After the termination of the 'T4 Programme' in 1941, euthanasia was continued in individual institutions until 1945. Above all, it was the Wagner von Jauregg-Heil- und Pflegeanstalt 'Am Steinhof' which developed into a centre of organized mass killing in the Vienna region. The clinic was overcrowded, understaffed and the patients neglected. Added to this was a scarcity of drugs and food and the spread of infectious diseases such as tuberculosis, dysentery and typhoid. The combination of hunger and infectious diseases proved particularly disastrous.
Victims of these conditions were mostly those patients who were brought to Steinhof in collective transports from institutions in the Rhineland and Hamburg. The intensification of Allied air raids was taken as a reason to evacuate clinics and sanatoria in endangered areas. But in fact the transfers only served to disguise the increasing rate of patient mortality. Of the 550 patients transferred to Vienna-Steinhof from Hamburg, Bad Kreuznach and Mönchengladbach, more than 450 died by the end of 1945; this corresponds to a death rate of over 80%.
Between 1941 and 1945 more than 3,500 patients fell victim to the organized mass mortality at Steinhof. Euthanasia was intensified, particularly, under the leadership of the committed National Socialist Dr. Hans Bertha, who became director of the institution in 1944: the mortality rate rose from 13.9% (1941) to 22.14% (1944) and reached its climax at 42.76% in 1945.

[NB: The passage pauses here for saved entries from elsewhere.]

`config.mk`:
```
export PLATFORM = sky130hd
export DESIGN_NAME = tsb_queue
export DESIGN_NICKNAME = d
export VERILOG_FILES = /design/src/hdl/tsb_pkg.sv /design/src/hdl/tsb_queue.sv
export SDC_FILE = /design/constraint.sdc
export NUM_CORES = 1
export LEC_CHECK = 0
export BUFFER_PORTS_ARGS = -buffer_cell sky130_fd_sc_hd__buf_4
export CORE_ASPECT_RATIO = 1.1
export CORE_MARGIN = 2
export CORE_UTILIZATION = 45
export CTS_CLUSTER_SIZE = 20
export DETAILED_ROUTE_END_ITERATION = 12
export PLACE_DENSITY = 0.65
export SLEW_MARGIN = 20
export SYNTH_ARGS = -nofsm -noshare
export SYNTH_HDL_FRONTEND = slang
export SYNTH_SLANG_ARGS = --single-unit
```
`constraint.sdc`:
```
create_clock -name i_clk -period 11.8 [get_ports i_clk]
set_input_delay 0.59 -clock i_clk [delete_from_list [all_inputs] [get_ports i_clk]]
set_output_delay 0.59 -clock i_clk [all_outputs]
set_load 0.02 [all_outputs]
```
`src/hdl/tsb_pkg.sv`:
```
// Shared types, constants and helper functions of the bilinear texture sampler.
package tsb_pkg;

    // Sizes
    localparam int MAX_DIM         = 256;
    localparam int COORD_FRAC_BITS = 16;
    localparam int WEIGHT_BITS     = 8;
    localparam int COORD_W         = 24;
    localparam int CHAN_W          = 8;
    localparam int TEXEL_W         = 3 * CHAN_W;
    localparam int ADDR_W          = 16;
    localparam int OUT_W           = 16;
    localparam int DIM_W           = $clog2(MAX_DIM + 1);
    localparam int IDX_W           = $clog2(MAX_DIM);
    localparam int UC_W            = COORD_FRAC_BITS + 1;
    localparam int PROD_W          = UC_W + DIM_W;
    localparam int ROW_W           = IDX_W + DIM_W;
    localparam int WONE_W          = WEIGHT_BITS + 1;
    localparam int ACC_W           = CHAN_W + WEIGHT_BITS;
    localparam int RES_W           = CHAN_W + 2 * WEIGHT_BITS + 1;
    localparam int RES_SH          = 2 * WEIGHT_BITS - 8;
    localparam int STORE_DEPTH     = 1 << ADDR_W;

    // Queue between front and back
    localparam int QDEPTH = 8;
    localparam int QPTR_W = $clog2(QDEPTH);
    localparam int QCNT_W = $clog2(QDEPTH + 1);

    // Codes
    localparam logic OP_WRITE     = 1'b0;
    localparam logic OP_SAMPLE    = 1'b1;
    localparam logic FILT_NEAREST = 1'b0;
    localparam logic FILT_LINEAR  = 1'b1;
    localparam logic WRAP_CLAMP   = 1'b0;
    localparam logic WRAP_REPEAT  = 1'b1;

    // Register map (word index)
    localparam logic [1:0] REG_WIDTH  = 2'd0;
    localparam logic [1:0] REG_HEIGHT = 2'd1;
    localparam logic [1:0] REG_FILTER = 2'd2;
    localparam logic [1:0] REG_WRAP   = 2'd3;

    localparam logic [OUT_W-1:0] MAGENTA_LEVEL = 16'hFF00;

    typedef struct packed {
        logic [DIM_W-1:0] width;
        logic [DIM_W-1:0] height;
        logic             filter;
        logic             wrap;
    } t_cfg;

    // One classified item on its way to the back end
    typedef struct packed {
        logic                   is_wr;
        logic                   nearest;
        logic                   err;
        logic [ADDR_W-1:0]      a00;
        logic [ADDR_W-1:0]      a10;
        logic [ADDR_W-1:0]      a01;
        logic [ADDR_W-1:0]      a11;
        logic [WEIGHT_BITS-1:0] wx;
        logic [WEIGHT_BITS-1:0] wy;
        logic [TEXEL_W-1:0]     wdata;
    } t_qitem;

    // Dimension with zero taken as one and oversize taken as the maximum
    function automatic logic [DIM_W-1:0] eff_dim(input logic [DIM_W-1:0] d);
        logic [DIM_W-1:0] r;
        if (d == '0) begin
            r = DIM_W'(1);
        end else if (d > DIM_W'(MAX_DIM)) begin
            r = DIM_W'(MAX_DIM);
        end else begin
            r = d;
        end
        return r;
    endfunction

    // Clamp to [0,1] or keep the floor fraction
    function automatic logic [UC_W-1:0] shape_coord(input logic [COORD_W-1:0] c,
                                                    input logic wrap);
        logic [COORD_W-1:0] one_w;
        logic [UC_W-1:0]    r;
        one_w = COORD_W'(1) << COORD_FRAC_BITS;
        if (wrap == WRAP_REPEAT) begin
            r = {1'b0, c[COORD_FRAC_BITS-1:0]};
        end else if (c[COORD_W-1]) begin
            r = '0;
        end else if (c > one_w) begin
            r = UC_W'(1) << COORD_FRAC_BITS;
        end else begin
            r = c[UC_W-1:0];
        end
        return r;
    endfunction

    // Coordinate fraction cut down (or widened) to a blend weight
    function automatic logic [WEIGHT_BITS-1:0] frac_to_weight(
            input logic [COORD_FRAC_BITS-1:0] f);
        logic [COORD_FRAC_BITS+WEIGHT_BITS-1:0] t;
        t = {f, {WEIGHT_BITS{1'b0}}} >> COORD_FRAC_BITS;
        return t[WEIGHT_BITS-1:0];
    endfunction

endpackage

```
`src/hdl/tsb_queue.sv`:
```
// Short item queue between the front and back ends.
module tsb_queue (
    input  logic            i_clk,
    input  logic            i_rst_n,
    input  logic            i_push,
    input  tsb_pkg::t_qitem i_item,
    input  logic            i_pop,
    output logic            o_empty,
    output tsb_pkg::t_qitem o_item
);

    tsb_pkg::t_qitem            r_buf [tsb_pkg::QDEPTH];
    logic [tsb_pkg::QPTR_W-1:0] r_wptr, r_rptr;
    logic [tsb_pkg::QCNT_W-1:0] r_count;

    assign o_empty = (r_count == '0);
    assign o_item  = r_buf[r_rptr];

    // Pointers and fill level; the front's credits keep it from overflowing
    always_ff @(posedge i_clk) begin
        if (!i_rst_n) begin
            r_wptr  <= '0;
            r_rptr  <= '0;
            r_count <= '0;
        end else begin
            if (i_push) r_wptr <= r_wptr + tsb_pkg::QPTR_W'(1);
            if (i_pop)  r_rptr <= r_rptr + tsb_pkg::QPTR_W'(1);
            r_count <= r_count + tsb_pkg::QCNT_W'(i_push) - tsb_pkg::QCNT_W'(i_pop);
        end
    end

    always_ff @(posedge i_clk) begin
        if (i_push) r_buf[r_wptr] <= i_item;
    end

endmodule

```
# After elaboration in Yosys (flattened, before gate mapping)
# Memories as Yosys holds them, arrays and structs flattened. A register that Yosys moved wholly into a read port is not among the register bits.
# Cells that the tools add are included.
# word_totals
mem_bits_ro	0
memories	1
mem_bits_rw	856
latchBits	0
output_inout_bits	108
in_bits	111
wordCells	13
ff_bits	10
# classes
mux	4
addsub	4
magnitude_cmp	0
reduce_logical	1
div_mod_pow	0
shift	0
bitwise_logic	0
n_eq_ne	0
multipliers	0
# mem_list
name	words	word_bits	rd	rd_clocked_by_memory_dff	write_ports	line	text
r_buf	8	107	1	1	1	tsb_queue.sv:12	tsb_pkg::t_qitem r_buf [tsb_pkg::QDEPTH];
# op_table
op	n
$add 3x1->3 const B	2
$mux 3	2
$add 4x1->4	1
$logic_not 4->1	1
$sub 4x1->4	1
$mux 1	2

# Logic depth before layout (Yosys ltp)
# Gate-level depths: netlist of run 1.
# logic_depth
word_depth	3
mapped_depth	8
mapped_depth_nobuf	8

# Least setup slack after synthesis of run 1
# Ideal clock, no wire load.
# synth_path
path_type	input to register
from	in i_push
to	mem r_buf[0][0] in the netlist's numbering (enable)
required_time_ps	11096
slack_ps	3180
stages	2
path_buffers	0
setup_ps	704
t_arrival_ps	7916
path_cell_list	nand2b_1 > nor3_1
# synth_via
elab_chain_cells	2
# synth_lines
element	line	text
start, declared	tsb_queue.sv:5	input logic i_push,
$mux 1	tsb_queue.sv:33	if (i_push) r_buf[r_wptr] <= i_item;
$mux 1 (not written as such)	tsb_queue.sv:33	
end, declared	tsb_queue.sv:12	
# No other way between the ends.

==> results of run 1 <==
-- sequential cells by signal, indices dropped and copies added, names as in the netlist, named ones only --
name / flops
r_wptr: 3
r_buf: 856
r_count: 4
r_rptr: 3
-- placed cells by master (no fill, tap or decap), types with 7 or more instances in the layout --
| cell type | count |
|---|---|
| sky130_fd_sc_hd__edfxtp_1 | 856 |
| sky130_fd_sc_hd__buf_4 | 228 |
| sky130_fd_sc_hd__mux4_2 | 214 |
| sky130_fd_sc_hd__mux2_2 | 107 |
| sky130_fd_sc_hd__clkbuf_16 | 88 |
| sky130_fd_sc_hd__clkinv_2 | 18 |
| sky130_fd_sc_hd__clkinv_1 | 16 |
| sky130_fd_sc_hd__clkbuf_1 | 11 |
| sky130_fd_sc_hd__dfxtp_1 | 10 |
| sky130_fd_sc_hd__inv_1 | 7 |
| sky130_fd_sc_hd__and2_1 | 7 |
| sky130_fd_sc_hd__ha_1 | 7 |
| sky130_fd_sc_hd__clkinvlp_4 | 7 |
| sky130_fd_sc_hd__buf_12 | 7 |
-- Yosys cell counts (2+ instances only) --
cell                       count  area share [%]
sky130_fd_sc_hd__edfxtp_1    856              78
sky130_fd_sc_hd__xnor2_1       3           0.080
sky130_fd_sc_hd__nand2b_1      4           0.076
sky130_fd_sc_hd__buf_1         4           0.046
sky130_fd_sc_hd__inv_1         7           0.080
sky130_fd_sc_hd__buf_2        20            0.31
sky130_fd_sc_hd__nor2_1        6           0.069
sky130_fd_sc_hd__ha_1          7            0.27
sky130_fd_sc_hd__nor2b_1       3           0.057
sky130_fd_sc_hd__mux2i_1       3           0.092
sky130_fd_sc_hd__nand2_1       5           0.057
sky130_fd_sc_hd__buf_6        18            0.62
sky130_fd_sc_hd__and2_1        7            0.13
sky130_fd_sc_hd__clkbuf_1     18            0.21
sky130_fd_sc_hd__nor3_1        2           0.031
sky130_fd_sc_hd__xor2_1        2           0.053
sky130_fd_sc_hd__mux4_2      214              15
sky130_fd_sc_hd__mux2_2      107             3.7
sky130_fd_sc_hd__dfxtp_1      13            0.79
-- worst paths after layout --
kind	to	startpoint	slack [ns]	depth (start not counted)
max reg2reg	r_buf[1][104]	r_wptr[0]	9.22	4
min	r_buf[4][38]	i_item[38]	0.20	1
min reg2reg	flop	r_rptr[1]	0.54	2
max	o_item[82]	flop	6.77	5
-- cells by family after synthesis --
logic type,share of synthesized area (%)
adders and majority gates,0.328
xor gates and xnor gates,0.134
buffers and inverters,1.30
AOI/OAI and AO/OA,0.0382
muxes,18.5
and+or+nand+nor,0.443
DFF,79.3
-- metrics by stage --
stage | instance area, µm² | setup slack, ns | cells | util, % | hold WS [ns]
floorplan | 32800 | 3.18 | 1304 | - | 0.512
global placement | 35500 | 7.23 | 2425 | 49.3 | 0.523
detailed placement | 35500 | 7.18 | 2425 | 49.3 | 0.533
CTS | 38200 | 6.52 | 2584 | 53.2 | 0.149
global route | 38200 | 6.26 | 2584 | 53.2 | 0.164
finish | 38200 | 6.77 | 2585 | 53.2 | 0.197
-- report_power, final --
group	total, mW	switching (mW)	internal, mW	leakage (nW)
registers	3.51	0.0312	3.48	7.89
logic	0.615	0.322	0.293	2.85
clock network	2.63	1.13	1.51	1.35
-- layout make-up --
| type | instances | area (µm²) |
|---|---|---|
| Clock inverter | 56 | 459 |
| Multi-Input combinational cell | 367 | 6420 |
| Clock buffer | 103 | 2300 |
| Sequential cell | 869 | 26000 |
| Antenna cell | 1 | 2.50 |
| Fill cell | 5508 | 33700 |
| Timing Repair Buffer | 237 | 1870 |
| Inverter | 7 | 26.3 |
| Tap cell | 945 | 1180 |
-- layer usage --
metal | global-route usage [%] | up-vias | wire (µm)
met5 | 0 | - | 66
met3 | 4.25 | 89 | 3840
met1 | 23.3 | 7662 | 27200
met4 | 4.39 | 10 | 1050
li1 | - | 6124 | -
met2 | 29.2 | 328 | 32600
==> impl_metrics.toml, run 1 <==
[logic_synthesis]
synth_sequential_area_ratio_pct = 79.3
synth_ff_type = "sky130_fd_sc_hd__edfxtp_1"
postSynth.asyncResetShare_pct = 0
yosys_register_bits = 869
synthCells = 1304
synth_enable_flop_cells = 856
synth.lib_cells_used.distinct = 24
syn_area_um2 = 32800
syn-mean-instance-area_um2 = 25.1
yosysWarnings = 0
synth_fp_nets = 1423

[sta]
period_utilisation_layout_pct = 42.6
clock-skew-final_ns = 0.0201
fin_crit_ns = 5.03
pin_slew_with_the_least_headroom_to_its_limit_ns = 1.10
timing_max_transition_violations_final = 0
finalSetupViolations = 0
timing.max_slew.rel_slack_pct = 26.9
rsz0062_at_grt = "false"
final.setup.tns_ns = 0
maximum_frequency_from_static_timing_analysis_mhz = 199
hold_viol_final = 0

[pwr]
pwr_density_cell_nw_per_um2 = 177
ir_worst_vdd_uv = 114
design_power_total_mw = 6.76
total_leakage_power_nw = 12.1

[clocking]
post_cts_setup_buffer_count = 0
cts-resized-gates = 0
cts-hold-fix-buffers = 0
cts_buffer_depth = 3
tritoncts = "done"
tritoncts_num_sinks = 869
clkSlewWorstSetupHoldPaths_ns = 0.06
clock_latency_ns = 0.62
ctsRootBufferMaster = "sky130_fd_sc_hd__clkbuf_16"
total_clock_buffers_created_by_cts = 88
htree_num_levels = 3

[layout]
final_layout_size_suffix_gt1_share_pct = 42.8
finalNetCount = 1689
syn2layout_area_growth_pct = 16.7

[global_route]
first_global_vias = 15600
global_route.usage.total_pct = 17.5
grt_start_max_net_pins = 108
globalRoute.totalOverflow = 0
number_of_antenna_violations_at_the_first_check_in_global_routing = 6
grt_pass1_wl_mm = 96.4

[critical_path]
start_kind = "flop"
timing.critical_path.slowest_cell_delay_ns = 0.93
cp.required_ns = 11.21
critical-path-slowest-cell = "sky130_fd_sc_hd__dfxtp_4"
worst_path_most_repeated_cell = "sky130_fd_sc_hd__buf_4"
critPathMaxFanout = 48
worstPathCellList = "buf_4, buf_4, mux4_2, mux2_2, buf_4"
path_class = "reg -> out"
critPathTopFamily = "buffers and inverters"
critPathBufInv = 3
crit_path_end_kind = "output pin"
worst_ep_arrival_time_ns = 4.44

[die]
core_region_area_um2 = 71900
die_ht_um = 287
dieArea_um2 = 75000
initial_utilization_pct = 45.5
die_width_um = 261
core.rowCount = 103
pin_count = 219

[drt]
ant_nets = 0
route.detailed.wl_per_inst_um = 25.1
vias_per_cell = 5.50
drcViolationCount = 0
initialDrtViolationCount = 1001
drt_pre_antenna_iters = 5
detailroute.via_count = 14200
finalWirelength_mm = 64.8

[place]
final_weighted_congestion_of_routability_driven_global_placement = 0.674
count_of_port_buffers_added_during_placement = 218
dp_hpwl_mm = 31.7

[status]
outcome = "completed"

[hold_path]
worstHoldPathType = "in -> reg"

[job]
timing.max_cap.violations = 0
Power figures use the tool's default switching activity.
==> inputs of run 2 (changes only) <==
Settings changed: ABC_AREA set to 1.
Clock period 11.8 ns to 5.2 ns, I/O delays scaled along.
==> impl_metrics.toml, run 2 <==
[sta]
hold_ws_ns = 0.384
timing.max_slew.rel_slack_pct = 13.8
finalSetupViolations = 0
rsz0062_at_grt = "false"
timing_max_transition_violations_final = 0
final.setup.tns_ns = 0
period_utilisation_layout_pct = 80.9
fin_crit_ns = 4.21
hold_viol_final = 0
maximum_frequency_from_static_timing_analysis_mhz = 238
postLayoutSetupSlackWorst_ns = 0.995
clock-skew-final_ns = 0.0199
pin_slew_with_the_least_headroom_to_its_limit_ns = 1.29

[critical_path]
crit_path_end_kind = "output pin"
cp.required_ns = 4.94
start_kind = "flop"
worst_ep_arrival_time_ns = 3.95
critPathMaxFanout = 220
path_class = "reg -> out"

[global_route]
grt_start_max_net_pins = 221
global_route.usage.total_pct = 19.6
globalRoute.totalOverflow = 0
grt_pass1_wl_mm = 131
number_of_antenna_violations_at_the_first_check_in_global_routing = 9
first_global_vias = 23700

[die]
core.rowCount = 111
dieArea_um2 = 87000
die_width_um = 281
die_ht_um = 309
pin_count = 219
initial_utilization_pct = 45.6
core_region_area_um2 = 83600

[place]
detailedPlace.worstSlack_ns = 1.67
count_of_port_buffers_added_during_placement = 218
placed_cells_incl_taps = 4995
dp_hpwl_mm = 42.7
final_weighted_congestion_of_routability_driven_global_placement = 0.752

[logic_synthesis]
yosysWarnings = 0
synth_simple_gate_area_share_pct = 19.7
synth_top_area_cell = "sky130_fd_sc_hd__edfxtp_1"
dominant_combinational_cell_family_by_area_after_synthesis = "simple AND/OR/NAND/NOR gates"
synth_fp_nets = 3898
synth.lib_cells_used.distinct = 19
yosys_register_bits = 869
postSynth.asyncResetShare_pct = 0
synth_ff_type = "sky130_fd_sc_hd__edfxtp_1"
synth_compound_gate_area_share_pct = 0.144
synth_sequential_area_ratio_pct = 68.1
syn_area_um2 = 38100
synth_area_leaders = "sky130_fd_sc_hd__edfxtp_1 67%, sky130_fd_sc_hd__nand2_1 14%, sky130_fd_sc_hd__inv_1 8.6%"
synthXorXnorAreaFrac_pct = 0.0230
syn-mean-instance-area_um2 = 10.1
post-synth-top-count-cell = "sky130_fd_sc_hd__nand2_1"
synth_enable_flop_cells = 856
synth_top_area_share_pct = 67.5
synth_adder_area_share_pct = 0.282
synth_commonest_cells = "1404 x sky130_fd_sc_hd__nand2_1, 871 x sky130_fd_sc_hd__inv_1, 856 x sky130_fd_sc_hd__edfxtp_1, 430 x sky130_fd_sc_hd__nand3_1, 67 x sky130_fd_sc_hd__buf_2"
synthCells = 3779
synth_mux_area_share_pct = 0

[pwr]
ir_worst_vdd_uv = 342
pwr_density_cell_nw_per_um2 = 358
total_leakage_power_nw = 20.2

[layout]
final_cell_mix = "1404 x sky130_fd_sc_hd__nand2_1, 871 x sky130_fd_sc_hd__inv_1, 856 x sky130_fd_sc_hd__edfxtp_1"
leading_cell_type_in_the_layout_fill_and_taps_excluded = "sky130_fd_sc_hd__nand2_1"
largest_register = "r_buf"
finalNetCount = 4188
final_layout_size_suffix_gt1_share_pct = 9.23
final-instance-count-excl-fill = 5275
utilization_pct = 53.0
largest_register_ff_count = 856
largestRegisters = "r_buf: 856 flops, r_count: 4 flops"
syn2layout_area_growth_pct = 16.2

[drt]
drcViolationCount = 0
ant_nets = 0
drt_pre_antenna_iters = 5
vias_per_cell = 4.67
finalWirelength_mm = 85.3
initialDrtViolationCount = 1621
route.detailed.wl_per_inst_um = 16.2
detailroute.via_count = 24600

[clocking]
ctsRootBufferMaster = "sky130_fd_sc_hd__clkbuf_16"
clock_latency_ns = 0.65
cts_buffer_depth = 3
cts-resized-gates = 0
tritoncts_num_sinks = 869
tritoncts = "done"
htree_num_levels = 3
total_clock_buffers_created_by_cts = 91
clkSlewWorstSetupHoldPaths_ns = 0.06

[hold_path]
worstHoldPathType = "in -> reg"

[job]
timing.max_cap.violations = 0

[status]
outcome = "completed"
run 2: changes by cell type after synthesis, moves of 5 or more:
cell / before / now
sky130_fd_sc_hd__a21oi_1: 1 / 7
sky130_fd_sc_hd__buf_1: 4 / 9
sky130_fd_sc_hd__nand2_1: 5 / 1404
sky130_fd_sc_hd__buf_2: 20 / 67
sky130_fd_sc_hd__and2_1: 7 / 0
sky130_fd_sc_hd__mux2_2: 107 / 0
sky130_fd_sc_hd__clkbuf_1: 18 / 8
sky130_fd_sc_hd__mux4_2: 214 / 0
sky130_fd_sc_hd__nand3_1: 0 / 430
sky130_fd_sc_hd__inv_1: 7 / 871
sky130_fd_sc_hd__buf_6: 18 / 50
sky130_fd_sc_hd__nor2_1: 6 / 15
sky130_fd_sc_hd__buf_4: 0 / 31
run 2: critical path, stage by stage (launching register included):
cell and delay [ns]:
sky130_fd_sc_hd__dfxtp_4 0.87, sky130_fd_sc_hd__clkinv_8 0.88, sky130_fd_sc_hd__buf_4 0.65, sky130_fd_sc_hd__nand2_1 0.12, sky130_fd_sc_hd__nand3_1 0.07, sky130_fd_sc_hd__nand2_1 0.11
sky130_fd_sc_hd__nand2_1 0.05, sky130_fd_sc_hd__nand2_1 0.17, sky130_fd_sc_hd__buf_4 0.17
run 2: final cells by class:
| class | count | area (µm²) |
|---|---|---|
| repair buffers | 362 | 3100 |
| clock inverters | 50 | 345 |
| well taps | 1130 | 1410 |
| multi-input cells | 1871 | 7720 |
| diodes | 5 | 12.5 |
| inverters | 874 | 3300 |
| flip-flops and latches | 869 | 26000 |
| clock buffers | 114 | 2410 |
| fillers | 7266 | 39300 |
run 2: path summary, 6_finish.rpt:
check	slack [ns]	startpoint	end	cells after the start
max	0.99	flop	o_item[60]	8
min	0.38	i_item[9]	r_buf[5][9]	2
max reg2reg	2.68	r_wptr[0]	r_buf[6][74]	3
min reg2reg	0.50	r_wptr[0]	r_wptr[0]	2
run 2: timing repair:
item | in CTS | in global routing
hold endpoints to repair | 869 | 0
hold buffers | 111 | 0
buffers inserted | 0 | 0
run 2: logic make-up after synthesis:
kind of cell | Yosys count
xor gates and xnor gates | 1
AOI/OAI and AO/OA | 11
buffers and inverters | 1039
and+or+nand+nor | 1851
adders and majority gates | 8
DFF | 869
run 2: power by group:
part	internal, mW	switching [mW]	leakage [nW]
combinational	0.647	1.25	11.0
clock	3.42	2.60	1.33
sequential	7.87	0.0578	7.88
total	11.9	3.91	20.2
run 2: stage by stage:
step	power (mW)	area [µm²]
after floorplan	9.29	38100
after global placement	9.90	40400
after detailed placement	9.92	40400
after CTS	16.0	44300
after global routing	16.5	44300
final	15.8	44300
run 2: layer usage:
metal	up-vias	share of wire, %	track usage (%)	wire length (µm)
met4	14	2.0	6.20	1730
met3	129	5.8	3.29	4900
met2	629	48	32.9	40700
li1	12300	-	-	-
met1	11500	44	26.1	37900
met5	-	0.094	0	80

Institutional killing carried out on the initiative of doctors in individual institutions did not only occur at Steinhof; in other Austrian clinics too, drugs, injections, withdrawal of food, etc. served as a means to murder. An especially brutal policy reigned in the Lower Austrian clinics at Gugging and Mauer-Öhling, where Dr. Emil Gelny, provisional director since 1943, killed almost 600 patients single-handedly, for instance by means of a specially constructed electric-shock device.